**Instructions for the task:**
Could you filter the records below and return each line that holds "head"?

**Input material:**
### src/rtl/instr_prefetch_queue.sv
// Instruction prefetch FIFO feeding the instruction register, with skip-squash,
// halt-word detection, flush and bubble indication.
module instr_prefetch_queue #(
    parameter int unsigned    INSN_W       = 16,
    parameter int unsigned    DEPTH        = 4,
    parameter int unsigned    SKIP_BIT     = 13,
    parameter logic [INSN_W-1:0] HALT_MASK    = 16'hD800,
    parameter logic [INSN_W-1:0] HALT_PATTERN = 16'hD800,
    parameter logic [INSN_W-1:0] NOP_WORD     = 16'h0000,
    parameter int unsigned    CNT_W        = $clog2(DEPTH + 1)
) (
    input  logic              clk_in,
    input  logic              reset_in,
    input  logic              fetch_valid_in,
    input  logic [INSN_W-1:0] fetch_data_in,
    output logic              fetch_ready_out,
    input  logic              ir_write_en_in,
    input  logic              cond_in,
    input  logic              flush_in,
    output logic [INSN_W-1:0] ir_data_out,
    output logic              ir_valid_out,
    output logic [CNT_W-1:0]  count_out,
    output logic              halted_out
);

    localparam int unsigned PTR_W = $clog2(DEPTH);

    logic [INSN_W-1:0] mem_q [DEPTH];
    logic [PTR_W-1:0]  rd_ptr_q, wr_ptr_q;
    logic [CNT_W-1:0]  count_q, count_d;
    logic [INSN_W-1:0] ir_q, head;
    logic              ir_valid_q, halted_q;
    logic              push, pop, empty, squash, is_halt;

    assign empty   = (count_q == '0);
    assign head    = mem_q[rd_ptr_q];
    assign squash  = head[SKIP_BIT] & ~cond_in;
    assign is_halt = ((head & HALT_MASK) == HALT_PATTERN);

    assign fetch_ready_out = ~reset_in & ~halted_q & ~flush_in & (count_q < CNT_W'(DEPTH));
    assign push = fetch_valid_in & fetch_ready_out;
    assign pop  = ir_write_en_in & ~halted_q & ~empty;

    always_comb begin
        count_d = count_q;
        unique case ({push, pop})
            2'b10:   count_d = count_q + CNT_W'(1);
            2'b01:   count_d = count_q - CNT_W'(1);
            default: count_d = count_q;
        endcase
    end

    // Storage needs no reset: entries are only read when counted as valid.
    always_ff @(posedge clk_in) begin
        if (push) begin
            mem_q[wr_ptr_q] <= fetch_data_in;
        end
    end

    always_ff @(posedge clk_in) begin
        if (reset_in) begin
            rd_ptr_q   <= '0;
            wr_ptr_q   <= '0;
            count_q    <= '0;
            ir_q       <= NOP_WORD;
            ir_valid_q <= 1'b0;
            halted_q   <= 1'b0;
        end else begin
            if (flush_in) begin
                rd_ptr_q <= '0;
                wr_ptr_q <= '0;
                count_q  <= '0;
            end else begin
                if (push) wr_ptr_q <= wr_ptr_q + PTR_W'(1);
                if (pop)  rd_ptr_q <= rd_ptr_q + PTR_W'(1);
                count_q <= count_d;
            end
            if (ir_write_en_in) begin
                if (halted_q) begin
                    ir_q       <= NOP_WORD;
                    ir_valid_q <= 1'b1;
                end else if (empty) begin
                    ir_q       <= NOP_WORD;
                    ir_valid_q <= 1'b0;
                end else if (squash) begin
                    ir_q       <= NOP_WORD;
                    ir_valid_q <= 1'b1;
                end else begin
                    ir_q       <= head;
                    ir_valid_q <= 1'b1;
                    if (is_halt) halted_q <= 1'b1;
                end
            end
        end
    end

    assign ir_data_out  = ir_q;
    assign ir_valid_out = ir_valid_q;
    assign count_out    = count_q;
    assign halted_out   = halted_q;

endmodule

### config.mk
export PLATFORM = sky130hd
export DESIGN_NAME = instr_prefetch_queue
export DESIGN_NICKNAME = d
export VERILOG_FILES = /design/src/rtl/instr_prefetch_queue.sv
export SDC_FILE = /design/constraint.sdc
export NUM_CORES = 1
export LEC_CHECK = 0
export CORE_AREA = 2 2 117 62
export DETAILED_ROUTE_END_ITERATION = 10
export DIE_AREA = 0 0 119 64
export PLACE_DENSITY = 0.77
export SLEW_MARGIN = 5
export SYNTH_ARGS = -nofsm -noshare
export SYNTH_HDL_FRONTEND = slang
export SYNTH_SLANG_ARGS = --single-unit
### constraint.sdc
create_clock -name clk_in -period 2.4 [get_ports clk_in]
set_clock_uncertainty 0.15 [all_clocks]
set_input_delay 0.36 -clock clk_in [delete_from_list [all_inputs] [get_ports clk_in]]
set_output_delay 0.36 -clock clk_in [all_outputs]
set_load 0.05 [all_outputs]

**Solution for this task:**
    logic [INSN_W-1:0] ir_q, head;
    assign head    = mem_q[rd_ptr_q];
    assign squash  = head[SKIP_BIT] & ~cond_in;
    assign is_halt = ((head & HALT_MASK) == HALT_PATTERN);
                    ir_q       <= head;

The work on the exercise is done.